| Reino: | Animalia |
| Filo: | Chordata |
| Classe: | Aves |
| Ordem: | Passeriformes |
| Subordem: | Passeri |
| Parvordem: | Passerida |
| Família: | Hirundinidae |
| Rafinesque, 1815 | |
| Espécie: | P. tapera |
Também conhecida como andorinha, chabó (Araraquara, SP), major, taperá e uiriri(AM), a andorinha-do-campo é uma ave passeriforme da família Hirundinidae.
Medindo cerca de 17,5 cm, é uma espécie grande, cor de fuligem, garganta e abdômen brancos, e a parte inferior da cauda, também é branca. Somente os jovens possuem penas azuis.

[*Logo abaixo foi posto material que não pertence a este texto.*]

$ cat config.mk
export PLATFORM = sky130hd
export DESIGN_NAME = mem_port_arbiter
export DESIGN_NICKNAME = d
export VERILOG_FILES = /design/src/rtl/mem_port_arbiter.sv
export SDC_FILE = /design/constraint.sdc
export NUM_CORES = 1
export LEC_CHECK = 0
export CORE_ASPECT_RATIO = 0.8
export CORE_MARGIN = 3
export CORE_UTILIZATION = 40
export DETAILED_ROUTE_END_ITERATION = 10
export GPL_TIMING_DRIVEN = 0
export PLACE_DENSITY = 0.82
export SLEW_MARGIN = 40
export SYNTH_ARGS = -nofsm -noshare
export SYNTH_HDL_FRONTEND = slang
export SYNTH_SLANG_ARGS = --single-unit
$ cat constraint.sdc
create_clock -name clk -period 2.4 [get_ports clk]
set_clock_uncertainty 0.1 [all_clocks]
set_input_delay 0.48 -clock clk [delete_from_list [all_inputs] [get_ports clk]]
set_output_delay 0.48 -clock clk [all_outputs]
set_load 0.02 [all_outputs]
$ cat src/rtl/mem_port_arbiter.sv
// Two-requester memory port arbiter: the CPU port and a DMA master share one
// single-ported memory. Transfers are serialised, contention is resolved
// round-robin, and a watchdog aborts transfers the memory never acknowledges.
//
// state | meaning
// IDLE  | no transfer; pick a requester, latch its request
// XFER  | memory strobe held, waiting for mem_ready or watchdog expiry
// DONE  | one-cycle ready pulse (and data/abort status) to the owner
module mem_port_arbiter #(
  parameter int AW      = 16,
  parameter int DW      = 16,
  parameter int TIMEOUT = 15
) (
  input  logic          clk,
  input  logic          ExternalReset_n,
  input  logic          cpu_ReadMem,
  input  logic          cpu_WriteMem,
  input  logic [AW-1:0] cpu_Addressbus,
  input  logic [DW-1:0] cpu_wdata,
  output logic [DW-1:0] cpu_Databus,
  output logic          cpu_MemDataready,
  input  logic          dma_rd,
  input  logic          dma_wr,
  input  logic [AW-1:0] dma_addr,
  input  logic [DW-1:0] dma_wdata,
  output logic [DW-1:0] dma_rdata,
  output logic          dma_ready,
  output logic          mem_read,
  output logic          mem_write,
  output logic [AW-1:0] mem_addr,
  output logic [DW-1:0] mem_wdata,
  input  logic [DW-1:0] mem_rdata,
  input  logic          mem_ready,
  output logic          cpu_gnt,
  output logic          dma_gnt,
  output logic          timeout_err
);

  // A disabled watchdog still needs a one-bit counter to keep the code legal.
  localparam int WW = (TIMEOUT > 0) ? $clog2(TIMEOUT + 1) : 1;

  typedef enum logic [1:0] {IDLE, XFER, DONE} state_t;

  state_t        state;
  logic          last_dma;
  logic          own_dma;
  logic [WW-1:0] wd_cnt;

  logic          cpu_act;
  logic          dma_act;
  logic          pick_dma;
  logic [AW-1:0] sel_addr;
  logic [DW-1:0] sel_wdata;
  logic          sel_wr;
  logic [WW-1:0] wd_next;
  logic          wd_hit;
  logic [DW-1:0] ret_data;

  // Round-robin choice, selected request fields and watchdog compare.
  always_comb begin
    cpu_act   = cpu_ReadMem | cpu_WriteMem;
    dma_act   = dma_rd | dma_wr;
    // DMA wins when it is alone, or when both ask and the CPU went last.
    pick_dma  = dma_act && (!cpu_act || !last_dma);
    sel_addr  = pick_dma ? dma_addr  : cpu_Addressbus;
    sel_wdata = pick_dma ? dma_wdata : cpu_wdata;
    // Write takes priority when a requester raises rd and wr together.
    sel_wr    = pick_dma ? dma_wr    : cpu_WriteMem;
    wd_next   = (wd_cnt == '1) ? wd_cnt : wd_cnt + WW'(1);
    wd_hit    = (TIMEOUT != 0) && (wd_next == WW'(TIMEOUT));
    ret_data  = mem_ready ? mem_rdata : '1;
  end

  // Arbitration FSM; every output is a register updated here.
  always_ff @(posedge clk or negedge ExternalReset_n) begin
    if (!ExternalReset_n) begin
      state            <= IDLE;
      last_dma         <= 1'b1;
      own_dma          <= 1'b0;
      wd_cnt           <= '0;
      cpu_Databus      <= '0;
      cpu_MemDataready <= 1'b0;
      dma_rdata        <= '0;
      dma_ready        <= 1'b0;
      mem_read         <= 1'b0;
      mem_write        <= 1'b0;
      mem_addr         <= '0;
      mem_wdata        <= '0;
      cpu_gnt          <= 1'b0;
      dma_gnt          <= 1'b0;
      timeout_err      <= 1'b0;
    end else begin
      case (state)
        IDLE: begin
          if (cpu_act || dma_act) begin
            own_dma   <= pick_dma;
            last_dma  <= pick_dma;
            mem_addr  <= sel_addr;
            mem_wdata <= sel_wdata;
            mem_write <= sel_wr;
            mem_read  <= !sel_wr;
            cpu_gnt   <= !pick_dma;
            dma_gnt   <= pick_dma;
            wd_cnt    <= '0;
            state     <= XFER;
          end
        end
        XFER: begin
          // An acknowledge in the same cycle as expiry still counts as success.
          if (mem_ready || wd_hit) begin
            mem_read    <= 1'b0;
            mem_write   <= 1'b0;
            timeout_err <= !mem_ready;
            if (own_dma) dma_ready        <= 1'b1;
            else         cpu_MemDataready <= 1'b1;
            // mem_write still holds the direction of this transfer.
            if (!mem_write) begin
              if (own_dma) dma_rdata   <= ret_data;
              else         cpu_Databus <= ret_data;
            end
            state <= DONE;
          end else begin
            wd_cnt <= wd_next;
          end
        end
        DONE: begin
          cpu_MemDataready <= 1'b0;
          dma_ready        <= 1'b0;
          timeout_err      <= 1'b0;
          cpu_gnt          <= 1'b0;
          dma_gnt          <= 1'b0;
          wd_cnt           <= '0;
          state            <= IDLE;
        end
        default: state <= IDLE;
      endcase
    end
  end

endmodule

**After elaboration in Yosys (flattened, before gate mapping)**

Index checks and enable logic that the tools add are counted.

- Bits in registers: 79
- Logic and storage cells: 81

- $add $sub $neg: 1
- Equal/unequal tests: 9
- Mux-type cells: 28
- Bitwise operators: 4
- Reductions and logical operators: 24

Operators by type and width:

| cell | number |
|---|---|
| 16-bit 2-to-1 mux | 3 |
| 1-bit case mux with 2 select lines | 7 |
| 4-bit 2-to-1 mux | 3 |
| 4-bit case mux with 3 select lines | 1 |
| 3-bit AND reduction | 4 |
| 1-bit 2-to-1 mux | 11 |
| 2-bit != test, second input constant | 5 |
| 4-bit equality test, second input constant | 2 |
| 2-bit AND reduction | 4 |
| 4-bit AND reduction | 2 |
| 2-bit nonzero test | 3 |
| 1-bit zero test | 5 |
| 4-bit by 1-bit adder with 4-bit output, second input constant | 1 |
| 2-bit 2-to-1 mux | 2 |
| 2-bit case mux with 2 select lines | 1 |
| 1-bit logical OR | 3 |
| 3-bit nonzero test | 1 |
| 2-bit by 1-bit equality test with 1-bit output, second input constant | 1 |
| 2-bit equality test, second input constant | 1 |
| 2-bit zero test | 1 |
| 1-bit inverter | 2 |
| 1-bit bitwise OR | 2 |
| 1-bit logical AND | 1 |

**Longest topological paths before layout**

- Word-level depth: 8
- Mapped depth: 7

**Worst setup path after synthesis**

No wires, ideal clock.

- Path type: reg2reg
- Start: register wd_cnt[0]
- End: register dma_rdata[10]
- Library setup time: 0.121 ns
- Arrival: 1.892 ns
- Slack: 0.286 ns
- Stages on the path, launching flop included: 8
- Buffers on the path: 2
- Period minus slack after synthesis: 2.114 ns
- Cell sequence: dfrtp_1 > ha_1 > and3b_1 > a221oi_4 > and3b_1 > buf_6 > buf_6 > o22a_1

- Longest elaborated chain between the ends: 5

Ends and longest elaborated chain:

| what | RTL line | source |
|---|---|---|
| start: declaration | 47 | `logic [WW-1:0] wd_cnt;` |
| start signal: assignment | 123 | `wd_cnt <= wd_next;` |
| 4-bit by 1-bit adder with 4-bit output or 4-bit equality test (tied branches) | 69 | `wd_next = (wd_cnt == '1) ? wd_cnt : wd_cnt + WW'(1);` |
| 4-bit 2-to-1 mux (*) | 69 |  |
| 4-bit equality test (*) | 70 | `wd_hit = (TIMEOUT != 0) && (wd_next == WW'(TIMEOUT));` |
| 1-bit logical OR (*) | 110 | `if (mem_ready \|\| wd_hit) begin` |
| 4-bit AND reduction (no source line) (*) | n/a |  |
| end signal: assignment | 118 | `if (own_dma) dma_rdata <= ret_data;` |
| end: declaration | 26 | `output logic [DW-1:0] dma_rdata,` |

Every way passes the cells marked *; elsewhere a longest branch is shown, timed or not.
A chain may end at the register's enable or synchronous reset.

**Worst setup path in the final report**

- Start: input port dma_rd
- End: register mem_write

- Longest elaborated chain between the ends: 5

Ends and longest elaborated chain:

| what | RTL line | source |
|---|---|---|
| start: declaration | 22 | `input logic dma_rd,` |
| 1-bit bitwise OR (*) | 62 | `dma_act = dma_rd \| dma_wr;` |
| 1-bit logical AND | 64 | `pick_dma = dma_act && (!cpu_act \|\| !last_dma);` |
| 1-bit 2-to-1 mux | 68 | `sel_wr = pick_dma ? dma_wr : cpu_WriteMem;` |
| 1-bit 2-to-1 mux | 95 | `if (cpu_act \|\| dma_act) begin` |
| 1-bit case mux with 2 select lines | 93 | `case (state)` |
| end signal: assignment | 100 | `mem_write <= sel_wr;` |
| end: declaration | 29 | `output logic mem_write,` |

Every way passes the cells marked *; elsewhere a longest branch is shown, timed or not. The select of a mux whose other input is x is not followed.

==> metrics.md <==
| Metric | Value |
|---|---|
| Routability Congestion | approximately 0.84 |
| Hold wc startpoint | dma_gnt |
| Fin nets | 520 |
| Placeable core area | between 7000 and 8000 sq um |
| Crit-path max cell delay | 610 ps |
| Reg2reg start | wd_cnt[0] |
| Adder-Cell Fraction of Synth Area | less than 1% |
| Wire per inst | 18.0 um |
| Post-route ant nets | 0 |
| Syn Nets | 349 |
| Area of the multi-input gates | between 1000 and 1500 sq um |
| Antenna violations before repair | 0 |
| Drt total wl | roughly 9800 um |
| Synth cell types | 40 |
| Top sig layer | met4 |
| Cts repair resizes | 0 |
| Drt via density | between 5 and 6 |
| Compound-Gate Fraction of Synth Area | approximately a quarter |
| Async set-reset flop share out of synthesis | 100% |
| Antenna diodes | 0 |
| First-pass GRT wire length | approximately 16000 um |
| Crit. path cell count | 6 |
| Post-synth top area share | 60.6% |
| Vias in the first global route | around 3100 |
| Root buffer cell | clkbuf_8 |
| Top post-synthesis cells by area | dfrtp_1 (61%), a222oi_1 (9.9%), o22a_1 (8.7%) |
| Part of the power in registers | between 30% and 40% |
| Reg clk slew, reported paths | around 80 ps |
| Drt drc | 0 |
| Slew HR | 66.2% |
| Critical Path RT | roughly 2600 ps |
| Final worst path period share | roughly 90% |
| Crit path arrival time | 2380 ps |
| Slew Viols, Final | 0 |
| Startpoint types | primary input |
| Place WS | -189 ps |
| Cell Area, Synth | approximately 3200 sq um |
| Most frequent cell after synthesis | dfrtp_1 |
| YS warnings | 0 |
| Min-delay worst type | reg2reg |
| CP max FO | 10 |
| Worst Tran Pin Value | ~510 ps |
| Min Hold Slack | around 380 ps |
| CP endpoint kind | flip-flop |
| Met3 wire len | 839 um |
| Worst-Skew Late Latency | 340 ps |
| Inserted Clock Buffers | 9 |
| H-tree depth | 3 |
| P_int | 4.41 mW |
| Worst Slack Setup Final | roughly 180 ps |
| Switching share of power | between 30% and 40% |
| Xor/xnor cell area share of the yosys netlist | less than 1% |
| Switching Power | ~2.7 mW |
| Die X | 106 um |
| # Max-Cap Violations | 0 |
| Hold Path Sink | dma_gnt |
| Die H | between 80 and 90 um |
| Final Hold Fails | 0 |
| R2R cell count | 7 |
| Total Die Area | 9170 sq um |
| Post-synthesis sequential area ratio | a little over 60% |
| Logic pwr share | 49.5% |
| Final min period | 2220 ps |
| Crit path kind | in2reg |
| Largest family of logic cells by synthesized area | compound AO/OA/AOI/OAI gates |
| Starting DRT DRC Count | ~280 |
| Status | finished clean |
| Fill cell count | 582 |
| RSZ-0062 raised after global routing | no |
| Synthesis-to-layout area growth | 61.9% |
| Peak VDD IR | 814 uV |
| Via count | 2970 |
| Register area | a little under 2000 sq um |
| Final cell count without fillers | roughly 540 |
| Yosys top cell by area | dfrtp_1 |
| GRT overflow | 0 |
| I/O Pins | 158 |
| Post-layout util | about 69% |
| M1 WL | approximately 3900 um |
| Part of the power in the clock network | between 10% and 20% |
| Largest net degree at the start of global routing | 43 |
| Post-synth EDFFs | 0 |
| Met2 WL | roughly 4800 um |
| Share of cells above drive strength 1 | under 10% |
| #FFs+latches synth | between 70 and 80 |
| Worst path top cell family by delay | simple AND/OR/NAND/NOR gates |
| Clock Path Buffers | 2 |
| Clk sink count | about 80 |
| Flop2flop setup slack | ~200 ps |
| Cell depth of the worst hold path | 1 |
| Buf/Inv on CP | 2 |
| Static leakage | 2.29 nW |
| Slowest cell on crit path | or4_1 |
| Post-DP HPWL | about 7300 um |
| Crit path cell chain | clkdlybuf4s50_1, or4_1, nand2_1, buf_2, nand2_1, o21ai_1 |
| Post-synthesis mux area share | 0% |
| Post-synthesis simple-gate area fraction | ~5.7% |
| Synthesized instance count | 261 |
| Post-Syn Area per Cell | around 12 sq um |
| Top cell by count, worst path | nand2_1 |
| Post-synth top cells | dfrtp_1 (78), inv_1 (38), a222oi_1 (32), o22a_1 (32), nor2_1 (10) |
| Ys flop type | dfrtp_1 |
| First-pass DRT Iterations | 7 |
| PD cells | roughly 1400 nW/um^2 |
| Gr usage total | a little over a fifth |
| CTS tree | yes |
| Reg-to-Reg End | dma_rdata[14] |
| Placed Cells | 524 |
| Num rows | 28 |
| Initial core utilization | around 42% |
| PortBufs | roughly 160 |
| Fmax achieved | 451 MHz |
| Final setup vio count | 0 |
flip-flops by register name (all words and copies together), names as in the netlist:
signal,cells
dma_gnt,1
cpu_MemDataready,1
dma_ready,1
mem_wdata,16
timeout_err,1
state,2
cpu_gnt,1
mem_read,1
wd_cnt,4
dma_rdata,16
last_dma,1
own_dma,1
mem_write,1
mem_addr,16
cpu_Databus,16
layout by cell type, fill, tap and decap left out, types with 2 or more instances in the layout:
cell type,netlist,layout
a21o_1,4,4
a222oi_1,32,32
o22a_1,32,32
inv_1,38,38
nand2b_1,2,2
clkbuf_1,9,9
nor3b_1,2,2
o21ai_1,2,2
buf_2,5,5
bufinv_16,0,3
and3b_1,3,3
nor2_1,10,10
clkbuf_8,0,10
clkinv_4,0,2
clkdlybuf4s50_1,0,156
nand3_1,2,2
nand2_1,6,6
o21ai_0,7,7
a21oi_1,4,4
dfrtp_1,78,78
buf_6,2,3
through the flow:
step	cell area [sq um]	setup TNS, ps	total power, mW
CTS	5210	0	7.22
detailed placement	4950	-3830	5.96
global placement	4920	-149760	5.84
finish	5220	0	7.15
global route	5220	0	7.57
floorplan	3220	0	4.19
power groups by stage:
stage | clock [mW] | sequential (mW) | combinational [mW]
final | 1.21 | 2.40 | 3.54
after global routing | 1.30 | 2.48 | 3.79
after CTS | 1.25 | 2.39 | 3.58
after detailed placement | 0 | 2.39 | 3.57
after global placement | 0 | 2.38 | 3.46
after floorplan | 0 | 3.05 | 1.13
cell families (layout without fill, tap and decap cells):
kind of cell | Yosys count | after routing
AO/OA/AOI/OAI | 92 | 92
XOR/XNOR | 1 | 1
adder cells (fa/ha/maj) | 1 | 1
buffers and inverters | 54 | 230
flip-flops | 79 | 79
AND/OR/NAND/NOR | 34 | 34
worst max path at each step:
stage	start	endpoint	slack [ps]
after floorplan	wd_cnt[0]	dma_rdata[10]	290
after CTS	wd_cnt[0]	dma_rdata[14]	30
after detailed placement	dma_rd	mem_write	-190
after global placement	ExternalReset_n	cpu_Databus[15]	-1880
after global routing	dma_rd	mem_write	90
final	dma_rd	mem_write	180
routing by layer:
metal  global-route usage, %  vias up
met5                       0        -
met4                    7.41        0
met3                    7.52       16
met2                    36.1      136
met1                    25.9     1476
li1                        -     1342
what timing repair did:
item                                    4_1_cts  5_1_grt
setup buffers                                 0        1
endpoints found under the setup margin        0       20
hold endpoints to repair                     36        0
hold buffers                                  1        0
cell type report:
class / count / area share (%)
flip-flops and latches: 79 / 37.9
repair buffers: 160 / 30.9
multi-input cells: 128 / 19.5
inverters: 38 / 2.73
clock buffers: 10 / 2.64
well taps: 105 / 2.52
clock inverters: 6 / 2.23
plain buffers: 16 / 1.56
Power figures use the tool's default switching activity.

Sua voz é rouca e metálica “tschri”, e seu canto é mais melodioso “djü-il-djü”, “dchri-dchri-dchrruid”. Dispõe, no sul do país, de notável canto de madrugada, executado em vôo.
As aves dessa espécie são rigorosamente entomófagas, sendo um dos maiores consumidores de plâncton aéreo, comem cupins, formigas, moscas e até abelhas.
A espécie reproduz-se na Amazônia e nidifica no Sul nos meses mais quentes. Para procriar usa vários tipos de ocos, e é extensamente dependente do ninho do joão-de-barro (Furnarius rufus), onde prepara uma tigela macia, utilizando esterco.
Habita o campo e a paisagem aberta de cultura. Tenta voar contra o vento. O casal costuma dormir junto no ninho (o que não é comum em aves). Pousa sobre fios elétricos. Torna-se inquieta ao amanhecer e ao anoitecer. Aumenta seu piar e grinfar até ocupar o lugar de dormir.